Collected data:
━━━━━━━━━━━━━━━━━━━━━━━━━━━━━━

===== config.mk =====
export PLATFORM = sky130hd
export DESIGN_NAME = scl_clock_gen
export DESIGN_NICKNAME = d
export VERILOG_FILES = /design/src/rtl/scl_gen_pkg.sv /design/src/rtl/scl_cfg_shadow.sv /design/src/rtl/scl_prescaler.sv /design/src/rtl/scl_phase_fsm.sv /design/src/rtl/scl_clock_gen.sv
export SDC_FILE = /design/constraint.sdc
export NUM_CORES = 1
export LEC_CHECK = 0
export BUFFER_PORTS_ARGS = -buffer_cell sky130_fd_sc_hd__buf_2
export CAP_MARGIN = 0
export CORE_MARGIN = 1
export CORE_UTILIZATION = 55
export DETAILED_ROUTE_END_ITERATION = 10
export GPL_ROUTABILITY_DRIVEN = 0
export PLACE_DENSITY_LB_ADDON = 0.08
export SLEW_MARGIN = 15
export SYNTH_ARGS = -nofsm -noshare
export SYNTH_HDL_FRONTEND = slang
export SYNTH_HIERARCHICAL = 1
export SYNTH_SLANG_ARGS = --single-unit

===== constraint.sdc =====
create_clock -name clk -period 4.2 [get_ports clk]
set_clock_uncertainty 0.05 [all_clocks]
set_input_delay 0.21 -clock clk [delete_from_list [all_inputs] [get_ports clk]]
set_output_delay 0.21 -clock clk [all_outputs]
set_load 0.02 [all_outputs]

===== src/rtl/scl_gen_pkg.sv =====
package scl_gen_pkg;

    typedef enum logic [1:0] {
        PH_IDLE = 2'd0,
        PH_LOW  = 2'd1,
        PH_HIGH = 2'd2
    } scl_phase_e;

    typedef struct packed {
        logic sample;
        logic change;
    } scl_strobe_t;

    // Extra ticks added to every phase, chosen by the prescaler setting.
    function automatic logic [2:0] extra_delay(input logic [31:0] psc);
        if (psc == 32'd0)
            return 3'd7;
        else if (psc == 32'd1)
            return 3'd6;
        else
            return 3'd5;
    endfunction

endpackage


===== src/rtl/scl_cfg_shadow.sv =====
module scl_cfg_shadow #(
    parameter int PSC_W = 8,
    parameter int CNT_W = 16,
    localparam int LEN_W = CNT_W + 1
) (
    input  logic             clk,
    input  logic             clear,
    input  logic             load,
    input  logic [PSC_W-1:0] psc_in,
    input  logic [CNT_W-1:0] low_in,
    input  logic [CNT_W-1:0] high_in,
    output logic [PSC_W-1:0] psc_q,
    output logic [LEN_W-1:0] lo_len_q,
    output logic [LEN_W-1:0] hi_len_q,
    output logic [LEN_W-1:0] half_hi_q
);
    import scl_gen_pkg::*;

    logic [LEN_W-1:0] delay_ext;
    logic [LEN_W-1:0] lo_len_d;
    logic [LEN_W-1:0] hi_len_d;

    always_comb begin
        delay_ext = LEN_W'(extra_delay(32'(psc_in)));
        lo_len_d  = {1'b0, low_in}  + delay_ext;
        hi_len_d  = {1'b0, high_in} + delay_ext;
    end

    always_ff @(posedge clk) begin
        if (clear) begin
            psc_q     <= '0;
            lo_len_q  <= '0;
            hi_len_q  <= '0;
            half_hi_q <= '0;
        end else if (load) begin
            psc_q     <= psc_in;
            lo_len_q  <= lo_len_d;
            hi_len_q  <= hi_len_d;
            half_hi_q <= hi_len_d >> 1;
        end
    end

endmodule


===== src/rtl/scl_prescaler.sv =====
module scl_prescaler #(
    parameter int PSC_W = 8
) (
    input  logic             clk,
    input  logic             clear,
    input  logic             run,
    input  logic [PSC_W-1:0] psc,
    output logic             tick
);
    logic [PSC_W-1:0] div_cnt;

    assign tick = run && (div_cnt == psc);

    always_ff @(posedge clk) begin
        if (clear || !run)
            div_cnt <= '0;
        else if (tick)
            div_cnt <= '0;
        else
            div_cnt <= div_cnt + PSC_W'(1);
    end

endmodule


===== src/rtl/scl_phase_fsm.sv =====
module scl_phase_fsm #(
    parameter int LEN_W = 17
) (
    input  logic                     clk,
    input  logic                     clear,
    input  logic                     start,
    input  logic                     tick,
    input  logic [LEN_W-1:0]         lo_len,
    input  logic [LEN_W-1:0]         hi_len,
    input  logic [LEN_W-1:0]         half_hi,
    output logic                     load,
    output logic                     run,
    output logic                     scl_q,
    output scl_gen_pkg::scl_strobe_t stb_q
);
    import scl_gen_pkg::*;

    scl_phase_e       state;
    logic [LEN_W-1:0] ph_cnt;
    logic [LEN_W-1:0] cur_len;
    logic             last_tick;
    logic             mid_tick;
    logic             boundary;

    always_comb begin
        cur_len   = (state == PH_HIGH) ? hi_len : lo_len;
        last_tick = tick && (ph_cnt == cur_len - LEN_W'(1));
        mid_tick  = tick && (state == PH_HIGH) && (ph_cnt == half_hi - LEN_W'(1));
        boundary  = (state == PH_IDLE) || ((state == PH_HIGH) && last_tick);
        load      = !clear && boundary && start;
        run       = (state != PH_IDLE);
    end

    always_ff @(posedge clk) begin
        if (clear) begin
            state  <= PH_IDLE;
            ph_cnt <= '0;
            scl_q  <= 1'b1;
            stb_q  <= '0;
        end else begin
            stb_q <= '0;
            unique case (state)
                PH_IDLE: begin
                    ph_cnt <= '0;
                    if (start) begin
                        state        <= PH_LOW;
                        scl_q        <= 1'b0;
                        stb_q.change <= 1'b1;
                    end
                end
                PH_LOW: begin
                    if (tick) begin
                        if (last_tick) begin
                            state  <= PH_HIGH;
                            scl_q  <= 1'b1;
                            ph_cnt <= '0;
                        end else begin
                            ph_cnt <= ph_cnt + LEN_W'(1);
                        end
                    end
                end
                PH_HIGH: begin
                    if (mid_tick)
                        stb_q.sample <= 1'b1;
                    if (tick) begin
                        if (last_tick) begin
                            ph_cnt <= '0;
                            if (start) begin
                                state        <= PH_LOW;
                                scl_q        <= 1'b0;
                                stb_q.change <= 1'b1;
                            end else begin
                                state <= PH_IDLE;
                            end
                        end else begin
                            ph_cnt <= ph_cnt + LEN_W'(1);
                        end
                    end
                end
                default: begin
                    state  <= PH_IDLE;
                    scl_q  <= 1'b1;
                    ph_cnt <= '0;
                end
            endcase
        end
    end

endmodule


===== src/rtl/scl_clock_gen.sv =====
module scl_clock_gen #(
    parameter int PSC_W = 8,
    parameter int CNT_W = 16
) (
    input  logic             clk,
    input  logic             rst,
    input  logic             enable,
    input  logic             start,
    input  logic [PSC_W-1:0] prescale,
    input  logic [CNT_W-1:0] low_count,
    input  logic [CNT_W-1:0] high_count,
    output logic             scl_out,
    output logic             sample_stb,
    output logic             change_stb
);
    import scl_gen_pkg::*;

    localparam int LEN_W = CNT_W + 1;

    logic             clear;
    logic             load;
    logic             run;
    logic             tick;
    logic [PSC_W-1:0] psc_q;
    logic [LEN_W-1:0] lo_len;
    logic [LEN_W-1:0] hi_len;
    logic [LEN_W-1:0] half_hi;
    scl_strobe_t      stb;

    assign clear = rst || !enable;

    scl_cfg_shadow #(.PSC_W(PSC_W), .CNT_W(CNT_W)) u_shadow (
        .clk       (clk),
        .clear     (clear),
        .load      (load),
        .psc_in    (prescale),
        .low_in    (low_count),
        .high_in   (high_count),
        .psc_q     (psc_q),
        .lo_len_q  (lo_len),
        .hi_len_q  (hi_len),
        .half_hi_q (half_hi)
    );

    scl_prescaler #(.PSC_W(PSC_W)) u_psc (
        .clk   (clk),
        .clear (clear),
        .run   (run),
        .psc   (psc_q),
        .tick  (tick)
    );

    scl_phase_fsm #(.LEN_W(LEN_W)) u_fsm (
        .clk     (clk),
        .clear   (clear),
        .start   (start),
        .tick    (tick),
        .lo_len  (lo_len),
        .hi_len  (hi_len),
        .half_hi (half_hi),
        .load    (load),
        .run     (run),
        .scl_q   (scl_out),
        .stb_q   (stb)
    );

    assign sample_stb = stb.sample;
    assign change_stb = stb.change;

endmodule


==> metrics.md <==
| Metric | Value |
|---|---|
| Pre-antenna DRT Iters | 4 |
| Crit path launch | u_fsm/state[0] |
| RSZ-0062 raised after global routing | false |
| Average wire per cell in the routed design | 15.78 um |
| # Max-Cap Violations | 0 |
| Number of routed nets with antenna violations | 0 |
| Cells after Synth | 597 |
| RR Startpoint | u_fsm/state[0] |
| Pin count of the biggest net entering global routing | 52 |
| DR DRC count | 0 |
| Lkg Pwr | 2.007 nW |
| 1st-iter DRT viols | 177 |
| Core area | 9196 um^2 |
| Top cells by area, synth | dfxtp_1 (28%), xor2_1 (8.5%), xnor2_1 (7.8%), mux2i_1 (6.4%), nor2_1 (5.5%) |
| Syn Area/Cell | 8.666 um^2 |
| Total negative slack | 0 ns |
| Final Util | 61.85% |
| IO buf count | 46 |
| Post-synth cell types | 70 |
| Fillers | 838 |
| Post-layout nets | 682 |
| Max-slew violations | 0 |
| Sink Count | 72 |
| Worst EP required | 4.41 ns |
| DR vias | 4296 |
| WS Path Type | reg -> reg |
| First-pass GRT wire length | 19.58 mm |
| Final wirelength | 11.66 mm |
| R2R setup slack | 0.23 ns |
| Initial Utilization | 56.26% |
| Row Count | 35 |
| CTS buffer count | 9 |
| Setup crit start kind | flip-flop |
| Clk_lat worst skew | 0.36 ns |
| Top cell type's share of synthesized area | 27.86% |
| Most area-hungry cell type in the Yosys netlist | dfxtp_1 |
| Post-Syn Nets | 656 |
| Clock tree from TritonCTS | done |
| Clk buf depth | 2 |
| Ys flop type | dfxtp_1 |
| Vias/cell | 5.813 |
| Number of diodes | 0 |
| Cell Pwr Density | 271.0 nW/um^2 |
| Async SR Flop Fraction | 0% |
| Die height | 98.99 um |
| Worst-Margin Slew | 0.5723 ns |
| Tmin final | 3.969 ns |
| Layout area overhead | 9.940% |
| Initial antenna violation count | 0 |
| Chip width | 98.99 um |
| Crit path max fanout | 26 |
| Ys Warns | 6 |
| Die ar. | 9799 um^2 |
| Peak VDD IR | 191.5 uV |
| All-Layer GR Usage | 25.14% |
| I/O pins | 47 |
| Dpl hpwl | 8.870 mm |
| Final setup vio count | 0 |
| Grt total ovfl | 0 |
| Clk root buf | clkbuf_8 |
| Mapped Area | 5174 um^2 |
| Worst EP arrival | 4.18 ns |
| Total Power | 1.541 mW |
| Status | finished clean |
| Post-synth EDFFs | 0 |
| Slew headroom | 61.85% |
| Inst Count DP | 720 |
| Yosys reg bits | 72 |
| Fin cells | 739 |
| Final Hold Fails | 0 |
| Worst Setup End Kind | flip-flop |
| Hold Path Origin | prescale[5] |
| Layout cells sized above 1 | 19.43% |
| Max Fclk | 252.0 MHz |
| Sequential share of the synthesized area | 27.86% |
| Vias in the first global route | 4052 |
| H-tree depth | 3 |
| Clock-pin transition on the worst setup and hold timing paths | 0.09 ns |
| Post-route clock period utilization | 94.49% |
| Hold Crit Class | in -> reg |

━━━━━━━━━━━━━━━━━━━━━━━━━━━━━━

* [Exercise details]: When you reach the line that contains "logic [LEN_W-1:0] lo_len_d;", stop; that line and every line before it, from the very first line of the data, should be restated word for word.

* [The completed task]:
===== config.mk =====
export PLATFORM = sky130hd
export DESIGN_NAME = scl_clock_gen
export DESIGN_NICKNAME = d
export VERILOG_FILES = /design/src/rtl/scl_gen_pkg.sv /design/src/rtl/scl_cfg_shadow.sv /design/src/rtl/scl_prescaler.sv /design/src/rtl/scl_phase_fsm.sv /design/src/rtl/scl_clock_gen.sv
export SDC_FILE = /design/constraint.sdc
export NUM_CORES = 1
export LEC_CHECK = 0
export BUFFER_PORTS_ARGS = -buffer_cell sky130_fd_sc_hd__buf_2
export CAP_MARGIN = 0
export CORE_MARGIN = 1
export CORE_UTILIZATION = 55
export DETAILED_ROUTE_END_ITERATION = 10
export GPL_ROUTABILITY_DRIVEN = 0
export PLACE_DENSITY_LB_ADDON = 0.08
export SLEW_MARGIN = 15
export SYNTH_ARGS = -nofsm -noshare
export SYNTH_HDL_FRONTEND = slang
export SYNTH_HIERARCHICAL = 1
export SYNTH_SLANG_ARGS = --single-unit

===== constraint.sdc =====
create_clock -name clk -period 4.2 [get_ports clk]
set_clock_uncertainty 0.05 [all_clocks]
set_input_delay 0.21 -clock clk [delete_from_list [all_inputs] [get_ports clk]]
set_output_delay 0.21 -clock clk [all_outputs]
set_load 0.02 [all_outputs]

===== src/rtl/scl_gen_pkg.sv =====
package scl_gen_pkg;

    typedef enum logic [1:0] {
        PH_IDLE = 2'd0,
        PH_LOW  = 2'd1,
        PH_HIGH = 2'd2
    } scl_phase_e;

    typedef struct packed {
        logic sample;
        logic change;
    } scl_strobe_t;

    // Extra ticks added to every phase, chosen by the prescaler setting.
    function automatic logic [2:0] extra_delay(input logic [31:0] psc);
        if (psc == 32'd0)
            return 3'd7;
        else if (psc == 32'd1)
            return 3'd6;
        else
            return 3'd5;
    endfunction

endpackage


===== src/rtl/scl_cfg_shadow.sv =====
module scl_cfg_shadow #(
    parameter int PSC_W = 8,
    parameter int CNT_W = 16,
    localparam int LEN_W = CNT_W + 1
) (
    input  logic             clk,
    input  logic             clear,
    input  logic             load,
    input  logic [PSC_W-1:0] psc_in,
    input  logic [CNT_W-1:0] low_in,
    input  logic [CNT_W-1:0] high_in,
    output logic [PSC_W-1:0] psc_q,
    output logic [LEN_W-1:0] lo_len_q,
    output logic [LEN_W-1:0] hi_len_q,
    output logic [LEN_W-1:0] half_hi_q
);
    import scl_gen_pkg::*;

    logic [LEN_W-1:0] delay_ext;
    logic [LEN_W-1:0] lo_len_d;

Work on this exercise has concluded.